Temple of Witchcraft at Boston Pride.

  • I love seeing pictures of Pagan organizations marching in LGBTQ Pride parades, so be sure to check out the Temple of Witchcraft’s Facebook page, where they’ve posted several photos of their involvement with the Boston Pride Parade. Quote from ToW co-founder Steve Kenson: “Thank you to all who came out to march and represent for the pagans in Saturday’s Boston GLBT Pride parade and to those who cheered us on! The gods rewarded us with a clear and warm day after a grey and wet morning. Many thanks and blessings!”

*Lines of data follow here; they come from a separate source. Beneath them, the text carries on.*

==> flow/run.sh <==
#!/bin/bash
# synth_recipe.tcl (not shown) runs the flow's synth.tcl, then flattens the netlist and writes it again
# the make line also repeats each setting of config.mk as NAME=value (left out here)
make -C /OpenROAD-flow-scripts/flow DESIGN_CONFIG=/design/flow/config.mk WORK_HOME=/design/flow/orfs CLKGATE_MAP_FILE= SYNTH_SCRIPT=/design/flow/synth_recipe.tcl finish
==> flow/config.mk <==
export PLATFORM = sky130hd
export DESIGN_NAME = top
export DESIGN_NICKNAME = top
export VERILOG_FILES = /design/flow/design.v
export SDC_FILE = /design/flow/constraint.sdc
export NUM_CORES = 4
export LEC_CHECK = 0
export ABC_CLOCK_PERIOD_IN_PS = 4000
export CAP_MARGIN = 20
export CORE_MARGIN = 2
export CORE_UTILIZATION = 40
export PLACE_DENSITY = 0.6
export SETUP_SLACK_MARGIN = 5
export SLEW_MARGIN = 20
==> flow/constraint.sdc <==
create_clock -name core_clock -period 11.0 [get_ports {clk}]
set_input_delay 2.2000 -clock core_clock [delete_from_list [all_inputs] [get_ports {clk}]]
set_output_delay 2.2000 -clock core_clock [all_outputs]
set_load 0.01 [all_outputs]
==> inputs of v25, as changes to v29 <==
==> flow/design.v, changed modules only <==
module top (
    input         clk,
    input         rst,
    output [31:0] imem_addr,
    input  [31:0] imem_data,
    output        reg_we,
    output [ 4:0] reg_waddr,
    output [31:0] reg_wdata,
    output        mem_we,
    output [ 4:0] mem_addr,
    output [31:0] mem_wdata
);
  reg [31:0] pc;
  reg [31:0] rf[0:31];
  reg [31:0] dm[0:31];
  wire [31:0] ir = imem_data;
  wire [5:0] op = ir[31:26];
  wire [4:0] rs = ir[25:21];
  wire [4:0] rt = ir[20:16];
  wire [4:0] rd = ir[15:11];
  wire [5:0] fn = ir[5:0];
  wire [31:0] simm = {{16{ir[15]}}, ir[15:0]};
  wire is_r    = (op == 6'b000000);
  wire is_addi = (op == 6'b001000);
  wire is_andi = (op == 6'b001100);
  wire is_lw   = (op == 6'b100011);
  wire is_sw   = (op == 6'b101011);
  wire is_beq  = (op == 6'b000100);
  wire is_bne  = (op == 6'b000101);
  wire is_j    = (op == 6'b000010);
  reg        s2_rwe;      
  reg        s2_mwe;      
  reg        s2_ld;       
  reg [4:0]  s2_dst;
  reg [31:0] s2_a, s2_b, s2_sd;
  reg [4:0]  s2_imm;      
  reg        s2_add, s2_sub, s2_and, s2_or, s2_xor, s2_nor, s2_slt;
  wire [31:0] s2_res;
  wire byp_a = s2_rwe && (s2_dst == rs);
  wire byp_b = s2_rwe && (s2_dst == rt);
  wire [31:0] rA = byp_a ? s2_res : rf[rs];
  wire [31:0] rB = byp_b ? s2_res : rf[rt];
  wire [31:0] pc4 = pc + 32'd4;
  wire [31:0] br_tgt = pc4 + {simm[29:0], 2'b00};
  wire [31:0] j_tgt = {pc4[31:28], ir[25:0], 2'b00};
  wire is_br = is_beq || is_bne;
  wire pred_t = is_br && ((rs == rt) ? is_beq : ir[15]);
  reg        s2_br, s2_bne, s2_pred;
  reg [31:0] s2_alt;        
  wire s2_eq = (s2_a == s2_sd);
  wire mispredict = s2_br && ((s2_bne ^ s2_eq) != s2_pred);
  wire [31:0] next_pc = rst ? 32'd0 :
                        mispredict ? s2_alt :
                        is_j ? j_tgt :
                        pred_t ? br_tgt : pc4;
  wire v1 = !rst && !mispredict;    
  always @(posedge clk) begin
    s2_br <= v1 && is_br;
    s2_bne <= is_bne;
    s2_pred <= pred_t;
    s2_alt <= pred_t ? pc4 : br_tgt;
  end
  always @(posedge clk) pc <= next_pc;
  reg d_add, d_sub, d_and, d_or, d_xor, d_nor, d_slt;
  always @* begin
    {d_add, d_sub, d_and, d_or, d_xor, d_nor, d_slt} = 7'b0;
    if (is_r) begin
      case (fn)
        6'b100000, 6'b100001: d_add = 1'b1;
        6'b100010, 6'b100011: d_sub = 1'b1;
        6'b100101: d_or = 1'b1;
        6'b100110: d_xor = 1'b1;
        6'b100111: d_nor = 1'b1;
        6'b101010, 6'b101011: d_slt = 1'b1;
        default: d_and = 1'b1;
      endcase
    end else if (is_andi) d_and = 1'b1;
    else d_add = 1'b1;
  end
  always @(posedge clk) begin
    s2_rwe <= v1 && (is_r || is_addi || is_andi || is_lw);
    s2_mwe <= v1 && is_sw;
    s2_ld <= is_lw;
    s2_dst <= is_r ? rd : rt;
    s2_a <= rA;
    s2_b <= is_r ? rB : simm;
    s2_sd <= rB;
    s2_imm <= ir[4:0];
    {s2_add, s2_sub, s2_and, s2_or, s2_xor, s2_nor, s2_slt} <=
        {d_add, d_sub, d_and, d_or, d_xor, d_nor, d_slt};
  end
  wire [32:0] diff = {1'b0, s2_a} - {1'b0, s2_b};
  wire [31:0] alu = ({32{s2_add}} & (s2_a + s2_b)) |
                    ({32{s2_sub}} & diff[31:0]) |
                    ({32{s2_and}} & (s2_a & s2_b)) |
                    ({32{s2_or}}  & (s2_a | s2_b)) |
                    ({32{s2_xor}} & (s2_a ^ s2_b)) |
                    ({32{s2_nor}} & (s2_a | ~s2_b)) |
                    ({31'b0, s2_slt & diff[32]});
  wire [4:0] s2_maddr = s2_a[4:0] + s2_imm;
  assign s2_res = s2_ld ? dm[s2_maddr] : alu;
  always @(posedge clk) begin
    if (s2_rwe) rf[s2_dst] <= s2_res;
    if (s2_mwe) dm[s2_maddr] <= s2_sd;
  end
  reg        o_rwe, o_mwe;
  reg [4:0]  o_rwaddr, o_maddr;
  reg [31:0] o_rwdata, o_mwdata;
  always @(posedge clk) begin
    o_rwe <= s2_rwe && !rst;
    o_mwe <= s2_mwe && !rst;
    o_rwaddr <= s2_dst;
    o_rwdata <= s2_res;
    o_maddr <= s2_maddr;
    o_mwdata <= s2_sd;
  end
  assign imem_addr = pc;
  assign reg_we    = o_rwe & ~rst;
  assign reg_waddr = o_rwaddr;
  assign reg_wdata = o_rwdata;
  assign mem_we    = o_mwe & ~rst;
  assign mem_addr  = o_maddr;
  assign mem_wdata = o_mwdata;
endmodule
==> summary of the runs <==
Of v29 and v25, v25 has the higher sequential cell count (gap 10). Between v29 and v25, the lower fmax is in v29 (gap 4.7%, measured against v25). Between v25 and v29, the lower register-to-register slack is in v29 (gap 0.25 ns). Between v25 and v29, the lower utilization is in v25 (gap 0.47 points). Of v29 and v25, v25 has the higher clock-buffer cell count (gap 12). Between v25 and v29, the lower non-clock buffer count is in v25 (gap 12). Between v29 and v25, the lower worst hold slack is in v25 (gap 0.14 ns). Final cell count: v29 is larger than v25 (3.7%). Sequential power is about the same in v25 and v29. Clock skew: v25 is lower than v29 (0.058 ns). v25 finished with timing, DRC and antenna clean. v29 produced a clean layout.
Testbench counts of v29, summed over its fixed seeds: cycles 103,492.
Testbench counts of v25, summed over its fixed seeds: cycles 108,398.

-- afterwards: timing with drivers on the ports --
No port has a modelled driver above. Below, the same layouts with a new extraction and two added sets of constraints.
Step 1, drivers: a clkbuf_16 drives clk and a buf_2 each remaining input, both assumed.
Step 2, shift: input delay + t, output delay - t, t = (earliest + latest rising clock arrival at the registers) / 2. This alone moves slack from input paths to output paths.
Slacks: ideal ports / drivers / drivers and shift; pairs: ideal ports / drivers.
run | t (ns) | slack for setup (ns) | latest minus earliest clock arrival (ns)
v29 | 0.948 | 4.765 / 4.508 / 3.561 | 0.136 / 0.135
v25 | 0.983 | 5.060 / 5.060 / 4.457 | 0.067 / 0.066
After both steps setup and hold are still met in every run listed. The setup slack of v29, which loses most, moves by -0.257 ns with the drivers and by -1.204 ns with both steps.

  • As was indirectly mentioned in my installment of Pagan Voices earlier this week, the Patheos Pagan Channel has launched a new group interfaith blog entitled “Wild Garden: Pagans in the Growing Interfaith Landscape.” Quote: “Interfaith involvement looks much like a wild garden. A tangle of contradictions, surprises, delights and sometimes disappointments, one must walk carefully. But the risk is rewarded richly, often in ways one could never have seen coming.” Good luck on the new blog! 
  • Also at Patheos, the Pagan Families blog interviews Tara “Masery” Miller about the process of “adopting while Pagan.” Quote: “The Missouri Family and Children’s Services, a government agency, intention to adopt form illegally asked what our religion was. Just as I suspected. I was aware it was illegal because my atheist friend had sent me plenty of references on religion and adoption. Well, instead of blatantly saying I’m Pagan and my husband’s a mage, I said we are spiritual and I belong to the Unitarian Universalist Church! And sometimes we attend a Methodist Church. Which is true. My mother is a lay minister!” That quote is from part two of the interview, here.
  • The Summer Solstice is coming up, and Llewellyn is holding a Twitter party to celebrate! Quote: “The beginning of June marks shorts days, grill days, and summer hours for our luckly Llewellyn employees–but it’s not very fair that you don’t get to participate, is it? So we want you to join us in a summer celebration! We are hosting our second annual Solstice Twitter party! […] Use the hashtag #moonchat in your party tweets. We’ll tweet the questions, you’ll tweet the answers, and we’ll chat!” There are going to be prize giveaways for participants, so if you’re stuck in an office that day, why not? 
  • In a final note for all our Trad-Wiccan friends out there (and you know who you are), June 13th is Geraldmas! The celebration of Gerald Gardner, the father of modern religious Witchcraft (born June 13th, 1884). I think it’s a great idea to have a day where BTW groups do a day of outreach and socializing. Are you having a Geraldmas celebration in your area this year? 

That’s all I have for now, have a great day!